I picked up a volunteer gig with my new CSA this season (www.grashoppersdistribution.com). Yes, I've been sampling CSAs like restaurants although it's a much slower process since each one represents a growing season and a bad CSA is not necessarily the farmer's fault. That being said I'm becoming quite the connoisseur actually. I can tell weather difficulties from organizational difficulties now, and I'm recognizable in most of the farmer's markets in my area of town. This is a good thing, it usually means better veggies. :D
This CSA is the first one who gave me a rebate with my dinner though, so I'm fond of them so far. The volunteering is going to knock a hefty percentage off my total costs by the end of the season in exchange for 2 hours a week passing out shares. Always a happy thing. And being a distributer they have a broader selection of products. In addition to the weekly box of veggies I get a pound of cheese and a dozen eggs every other week. Yum. So far the cheese has been stellar.

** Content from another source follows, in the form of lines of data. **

## src/rtl/imm_share_arb.sv

```systemverilog
// rtl/imm_share_arb.sv - round-robin two-port arbiter sharing one immediate generator
module imm_share_arb #(
   parameter logic RR_INIT = 1'b0
) (
   input  logic        clock,
   input  logic        reset,
   input  logic        req0_valid,
   output logic        req0_ready,
   input  logic [31:0] req0_instr,
   input  logic [2:0]  req0_type,
   input  logic        req1_valid,
   output logic        req1_ready,
   input  logic [31:0] req1_instr,
   input  logic [2:0]  req1_type,
   output logic        rsp0_valid,
   input  logic        rsp0_ready,
   output logic [31:0] rsp0_imm,
   output logic        rsp1_valid,
   input  logic        rsp1_ready,
   output logic [31:0] rsp1_imm,
   output logic [31:0] gen_instr,
   output logic [2:0]  gen_type,
   input  logic [31:0] gen_imm,
   output logic        busy
);

   typedef enum logic [1:0] {IDLE, GEN, RESP} state_t;

   state_t      state;
   logic        owner;
   logic        prio;
   logic [31:0] lat_instr;
   logic [2:0]  lat_type;
   logic [31:0] res;

   logic        rsp_fire;
   logic        arb_en;
   logic        eff_prio;
   logic        grant;
   logic        fire;

   // Arbitration: open in IDLE, or in RESP on the cycle the owner takes its result;
   // in that case the owner just got served, so the other side is favoured.
   always_comb begin
      rsp_fire   = (state == RESP) && (owner ? rsp1_ready : rsp0_ready);
      arb_en     = (state == IDLE) || rsp_fire;
      eff_prio   = (state == RESP) ? ~owner : prio;
      grant      = (eff_prio ? req1_valid : req0_valid) ? eff_prio : ~eff_prio;
      req0_ready = ~reset & arb_en & ~grant & req0_valid;
      req1_ready = ~reset & arb_en & grant & req1_valid;
      fire       = req0_ready | req1_ready;
   end

   // Output decode: the generator sees zeros unless it is in use, and the result
   // is presented only on the owner's response channel.
   always_comb begin
      gen_instr  = (state == GEN) ? lat_instr : 32'd0;
      gen_type   = (state == GEN) ? lat_type : 3'd0;
      rsp0_valid = (state == RESP) && !owner;
      rsp1_valid = (state == RESP) && owner;
      rsp0_imm   = res;
      rsp1_imm   = res;
      busy       = (state != IDLE);
   end

   // Sequencer: accept -> generate (one cycle) -> hold result until consumed.
   always_ff @(posedge clock or posedge reset) begin
      if (reset) begin
         state     <= IDLE;
         owner     <= 1'b0;
         prio      <= RR_INIT;
         lat_instr <= 32'd0;
         lat_type  <= 3'd0;
         res       <= 32'd0;
      end else begin
         case (state)
            IDLE: begin
               if (fire) begin
                  lat_instr <= grant ? req1_instr : req0_instr;
                  lat_type  <= grant ? req1_type : req0_type;
                  owner     <= grant;
                  state     <= GEN;
               end
            end
            GEN: begin
               res   <= gen_imm;
               state <= RESP;
            end
            RESP: begin
               if (rsp_fire) begin
                  prio <= ~owner;
                  if (fire) begin
                     lat_instr <= grant ? req1_instr : req0_instr;
                     lat_type  <= grant ? req1_type : req0_type;
                     owner     <= grant;
                     state     <= GEN;
                  end else begin
                     state <= IDLE;
                  end
               end
            end
            default: state <= IDLE;
         endcase
      end
   end

endmodule
```

## config.mk

```make
export PLATFORM = sky130hd
export DESIGN_NAME = imm_share_arb
export DESIGN_NICKNAME = d
export VERILOG_FILES = /design/src/rtl/imm_share_arb.sv
export SDC_FILE = /design/constraint.sdc
export NUM_CORES = 1
export LEC_CHECK = 0
export CAP_MARGIN = 20
export CORE_AREA = 4 4 110 112
export DETAILED_ROUTE_END_ITERATION = 7
export DIE_AREA = 0 0 114 116
export PLACE_DENSITY = 0.73
export SLEW_MARGIN = 20
export SYNTH_ARGS = -nofsm -noshare
export SYNTH_HDL_FRONTEND = slang
export SYNTH_SLANG_ARGS = --single-unit
```

## constraint.sdc

```tcl
create_clock -name clock -period 1.9 [get_ports clock]
set_input_delay 0.19 -clock clock [delete_from_list [all_inputs] [get_ports clock]]
set_output_delay 0.19 -clock clock [all_outputs]
set_load 0.01 [all_outputs]
```

==> out/results.txt, run 1 <==
Congestion Overflow GR: 0
Seq pwr share: 0.296
Skew-Pair Late Insertion Delay: 320 ps
most frequent cells in the layout: clkdlybuf4s50_1, o211ai_1, dfrtp_1
crit path launch: state[1]
Placeable Area: 11220 um^2
Ys Warns: 0
Crit path top cell by count: buf_4
die area: 13220 um^2
DRT Pass-1 Iters: 4
number of fill cells: 1006
WP data required: 2150 ps
CTS Hold Buffers Added: 0
DP HPWL: 9198 um
Setup violations, final: 0
leak pwr: 0.002576 uW
Min Hold Slack: 384.8 ps
Yosys reg bits: 71
Ports: 212
worst vdd ir: 0.8482 mV
area grow syn2layout: 63.81%
outcome: completed
antenna diode count: 0
largest net degree at the start of global routing: 72
Initial Util: 0.3435
R2R Setup Slk: 50 ps
Multi-input gate area: 1672 um^2
Post-synth EDFFs: 0
switch share: 0.3585
TritonCTS Sinks: 71
power per cell area: 1476 nW/um^2
Site Rows: 39
vias: 3656
Crit Path Category: register to register
synth unique cells: 27
WP data arrival: 2100 ps
Pins Over Slew Limit: 0
CP Cell Sequence: a21boi_1 > buf_4 > a2111oi_4 > buf_4 > buf_8 > nor2_1 > a31oi_1
design area: 6315 um^2
Worst Reg-to-Reg Cells: 7
max cap viols: 0
TritonCTS clock tree: done
Num CTS Buffers: 9
clk_skew: 6.500 ps
Die W: 114 um
hold crit path type: input port to asynchronous set/reset pin
WL per Instance: 17.90 um
Tightest Pin Transition: 494.6 ps
final hold vios: 0
Placed Area: 6002 um^2
largest stage delay on the critical path: 450 ps
Mean Syn Cell Area: 10.17 um^2
Die Ht: 116 um
Seq. cell area: 1779 um^2
H-tree Lvls: 3
Clock power frac: 0.184
Comb pwr share: 0.521
initial antenna violation count: 2
most common cell after layout, fill and taps aside: clkdlybuf4s50_1
Net Sw Power: 3342 uW
DR iter-0 viols: 172
Critical Path Sink Type: register
share of cells above drive strength 1: 0.1640
reg2reg end: lat_instr[4]
Post-Synthesis Cell Area: 3855 um^2
crit start category: register
crit-path max FO: 35
DRC: 0
Port Buf Inserts: 211
crit path time final: 1852 ps
ANT nets after route: 0
ys flop type: dfrtp_1
first-pass GRT wire length: 19610 um
Core Util, Final: 0.5627
Seq/Total Area, Yosys: 0.4609
Clock Tree Buf Depth: 2
number of global-route vias before repair: 3712
Overall Power: 9322 uW
GRT Util Overall: 0.1848
vias per std cell: 5.149
Nets: 670
Post-synth ARST share: 1.000
routability congestion estimate: 0.8421
synthesized instance count: 379
critical path capture point: lat_instr[4]
fmax: 0.5398 GHz
DRT Wirelength: 12710 um
syn_nets: 487
Critical R2R Launch: state[1]
Worst path slowest cell: dfrtp_2
Final Cycle Share: 0.9750
Int Pwr: 5980 uW
clk root buf: clkbuf_16
TNS Setup: 0 ps
clock transition at the registers of the reported paths: 60 ps
Slew headroom: 0.6696
## cell type report
| cell class | count | share of cell area |
|---|---|---|
| repair buffers | 242 | 0.3741 |
| flip-flops and latches | 71 | 0.2818 |
| multi-input cells | 234 | 0.2647 |
| clock buffers | 9 | 0.03566 |
| well taps | 143 | 0.02833 |
| clock inverters | 7 | 0.01248 |
| inverters | 4 | 0.002972 |
## power groups by stage
stage          logic (uW)  registers [uW]  clock network (uW)
5_1_grt              5250            2880                1810
3_5_place_dp         4980            2790                   0
6_report             4850            2760                1710
2_1_floorplan        2740            2830                   0
3_3_place_gp         4890            2740                   0
4_1_cts              4840            2770                1760
## worst min-delay path by stage
stage                 start            to  cells past startpoint
3_5_place_dp   rsp0_imm[26]  rsp0_imm[26]                      1
3_3_place_gp   rsp0_imm[28]  rsp0_imm[28]                      1
6_report              reset         owner                      3
4_1_cts               reset         owner                      3
2_1_floorplan    req1_valid         owner                      2
5_1_grt               reset         owner                      3
## Yosys cell counts (2+ instances only)
cell      instances  share of area
dfrtp_1          71           0.46
o211ai_1         70           0.14
nor2_1           37          0.036
a31oi_1          35          0.057
and2_1           35          0.057
buf_4            32          0.062
mux2_2           32          0.093
buf_2            21          0.027
clkbuf_1         17          0.017
nor2b_1           5         0.0081
inv_1             3         0.0029
nand2_1           3         0.0029
a21oi_1           2         0.0026
nand3_1           2         0.0026
o211ai_2          2         0.0065
## logic make-up (layout without fill, tap and decap cells)
logic type	after synthesis	after routing	share of synthesized area
AO/OA/AOI/OAI	117	117	0.2240
buffers and inverters	74	262	0.1100
flip-flops	71	71	0.4609
multiplexers	32	32	0.09348
AND/OR/NAND/NOR	85	85	0.1117
## timing repair
action / CTS / global route
resized for setup: 42 / 9
gates cloned: 0 / 2
pin swaps: 0 / 1
endpoints found under the setup margin: 38 / 24
hold endpoints to repair: 0 / 0
setup buffers: 0 / 2
## critical path, delay by kind of cell (launching register included)
| family | cells | cell delay (ps) |
|---|---|---|
| AOI/OAI and AO/OA | 3 | 680 |
| DFF | 1 | 450 |
| and+or+nand+nor | 1 | 70 |
| buffers and inverters | 3 | 570 |
## layer usage
metal / share of wire / up-vias / GRT usage / wire, um
li1: - / 1721 / - / -
met1: 0.40 / 1753 / 0.2213 / 5116
met2: 0.50 / 159 / 0.3263 / 6368
met3: 0.082 / 19 / 0.05326 / 1036
met4: 0.013 / 4 / 0.04830 / 161
met5: 0.0021 / - / 0 / 27
## sequential cells by signal, indices dropped and copies added (netlist names)
register / cells
lat_instr: 32
rsp0_imm: 32
lat_type: 3
state: 2
owner: 1
prio: 1
## per-stage QoR
stage	cells	setup slack (ps)
floorplan	379	265.0
global placement	690	-25.60
detailed placement	690	-131.3
CTS	706	1.617
global route	710	-21.85
finish	710	47.57
No activity file was read; power rests on OpenSTA's default activity.
==> run 2, diff against run 1 <==
CORE_AREA = 4 4 101 103   (was 4 4 110 112)
DIE_AREA = 0 0 105 107   (was 0 0 114 116)
PLACE_DENSITY = 0.82   (was 0.73)
SKIP_CTS_REPAIR_TIMING = 1   (was default)
clock period = 2.17 ns   (was 1.9 ns; I/O delays follow)
==> out/results.txt, run 2 (synthesis gave the netlist of run 1 again) <==
Min Hold Slack: 446.0 ps (was 384.8 ps)
Critical Path Sink Type: primary output (was register)
Crit Path Category: register to primary output (was register to register)
TritonCTS clock tree: done (unchanged)
final hold vios: 0 (unchanged)
Port Buf Inserts: 211 (unchanged)
WP data arrival: 1910 ps (was 2100 ps)
vias per std cell: 5.409 (was 5.149)
power per cell area: 1305 nW/um^2 (was 1476 nW/um^2)
most common cell after layout, fill and taps aside: clkdlybuf4s50_1 (unchanged)
crit-path max FO: 23 (was 35)
clock transition at the registers of the reported paths: 90 ps (was 60 ps)
outcome: completed (unchanged)
fmax: 0.4697 GHz
largest net degree at the start of global routing: 72 (unchanged)
Num CTS Buffers: 9 (unchanged)
clk_skew: 10.18 ps (was 6.500 ps)
Site Rows: 35 (was 39)
placed cells: 645 (was 690)
max cap viols: 0 (unchanged)
DRC: 0 (unchanged)
Congestion Overflow GR: 0 (unchanged)
Setup violations, final: 0 (unchanged)
initial antenna violation count: 0 (was 2)
number of global-route vias before repair: 3630 (was 3712)
area grow syn2layout: 61.18% (was 63.81%)
routability congestion estimate: 0.8001 (was 0.8421)
first-pass GRT wire length: 19330 um (was 19610 um)
vias: 3613 (was 3656)
Initial Util: 0.4192 (was 0.3435)
Core Util, Final: 0.6756 (was 0.5627)
DR iter-0 viols: 153 (was 172)
DRT Wirelength: 12560 um (was 12710 um)
worst vdd ir: 0.8736 mV (was 0.8482 mV)
TritonCTS Sinks: 71 (unchanged)
Slew headroom: 0.4718 (was 0.6696)
leak pwr: 0.002574 uW (was 0.002576 uW)
Post-Layout Cell Count: 668 (was 710)
most frequent cells in the layout: clkdlybuf4s50_1, o211ai_1, dfrtp_1 (unchanged)
hold crit path type: input port to asynchronous set/reset pin (unchanged)
Skew-Pair Late Insertion Delay: 340 ps (was 320 ps)
Tightest Pin Transition: 790.0 ps (was 494.6 ps)
die area: 11240 um^2 (was 13220 um^2)
crit path time final: 2129 ps
number of fill cells: 687 (was 1006)
Die W: 105 um (was 114 um)
share of cells above drive strength 1: 0.1490 (was 0.1640)
RSZ-0062 raised after global routing: yes
Pins Over Slew Limit: 0 (unchanged)
Nets: 660 (was 670)
antenna diode count: 0 (unchanged)
DRT Pass-1 Iters: 5 (was 4)
clk root buf: clkbuf_8 (was clkbuf_16)
GRT Util Overall: 0.2146 (was 0.1848)
TNS Setup: 0 ps (unchanged)
Ports: 212 (unchanged)
Final Cycle Share: 0.9811
DP HPWL: 9092 um (was 9198 um)
Placeable Area: 9196 um^2 (was 11220 um^2)
Worst Reg-to-Reg Cells: 5 (was 7)
WL per Instance: 18.81 um (was 17.90 um)
Die Ht: 107 um (was 116 um)
Overall Power: 8106 uW (was 9322 uW)
Clock Tree Buf Depth: 2 (unchanged)
ANT nets after route: 0 (unchanged)
WP data required: 1950 ps (was 2150 ps)
crit start category: register (unchanged)
H-tree Lvls: 3 (unchanged)
[run 2: final cells by class]
cell class | count | area [um^2] | share of cell area
sequential | 71 | 1780 | 0.2865
tap | 111 | 138.9 | 0.02235
multi-input combinational | 234 | 1672 | 0.2690
timing repair buffer | 232 | 2364 | 0.3804
clock buffer | 9 | 123.9 | 0.01994
clock inverter | 7 | 120.1 | 0.01933
inverter | 4 | 15.01 | 0.002416
[run 2: critical path, cell delays in order (launching register included)]
cell and delay, ps:
dfrtp_2 430, nor2b_4 180, buf_4 130, buf_12 150, and2_1 140, clkdlybuf4s50_1 530
[run 2: power by group]
part | internal (uW) | switching [uW] | total, uW | leakage (uW)
clock | 768 | 524 | 1290 | 0.000120
sequential | 1980 | 451 | 2440 | 0.000805
combinational | 2440 | 1930 | 4380 | 0.00165
[run 2: worst paths after layout]
kind / start / to / slack [ps]
max: state[0] / gen_instr[9] / 40
min reg2reg: rsp0_imm[8] / rsp0_imm[8] / 530
max in group asynchronous: reset / state[0] / 1270
max reg2reg: state[1] / lat_instr[20] / 210
min: reset / lat_instr[18] / 450
min in group clock: req1_instr[17] / lat_instr[17] / 460
[run 2: metal layers]
| metal | vias up | global-route usage | routed length, um |
|---|---|---|---|
| met5 | - | 0 | 0 |
| met4 | 0 | 0.05342 | 190 |
| met3 | 18 | 0.06442 | 897 |
| met2 | 167 | 0.3776 | 6546 |
| met1 | 1732 | 0.2570 | 4929 |
| li1 | 1696 | - | - |
[run 2: per-stage QoR]
step,setup WS (ps),cell area [um^2]
floorplan,156.4,3855
global placement,193.2,5848
detailed placement,66.16,5848
CTS,-169.6,6092
global route,-48.46,6213
finish,40.97,6213
--- config.mk ---
export PLATFORM = sky130hd
export DESIGN_NAME = out_port_capture
export DESIGN_NICKNAME = d
export VERILOG_FILES = /design/src/rtl/out_port_capture.sv
export SDC_FILE = /design/constraint.sdc
export NUM_CORES = 1
export LEC_CHECK = 0
export ABC_CLOCK_PERIOD_IN_PS = 7300
export BUFFER_PORTS_ARGS = -buffer_cell sky130_fd_sc_hd__buf_2
export CAP_MARGIN = 25
export CORE_ASPECT_RATIO = 1.5
export CORE_MARGIN = 2
export CORE_UTILIZATION = 60
export CTS_CLUSTER_DIAMETER = 150
export DETAILED_ROUTE_END_ITERATION = 10
export PLACE_DENSITY = 0.77
export SLEW_MARGIN = 0
export SYNTH_ARGS = -nofsm -noshare
export SYNTH_HDL_FRONTEND = slang
export SYNTH_SLANG_ARGS = --single-unit
--- constraint.sdc ---
create_clock -name clock -period 7.3 [get_ports clock]
set_input_delay 0.73 -clock clock [delete_from_list [all_inputs] [get_ports clock]]
set_output_delay 0.73 -clock clock [all_outputs]
set_load 0.05 [all_outputs]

So, I had the bright idea of recording some of what I do with all this produce here. One of the fun things about this process for me is having someone else do my grocery shopping. I get a share of whatever was harvested this week, so I have a sense of what I'm going to get (do not look for pumpkins in June, you will be very sad. But not as sad as wishing for asparagus in October) but the exact details are a mystery until I get the box. This makes menu planning an adventure. So put on your khaki pants and let's see what was in the box:
Kale, collard greens, mixed salad greens, scapes, zuchinni, cucumber, carrots and strawberries.
Dirt cheap at the grocery store: california apricots and georgia peaches.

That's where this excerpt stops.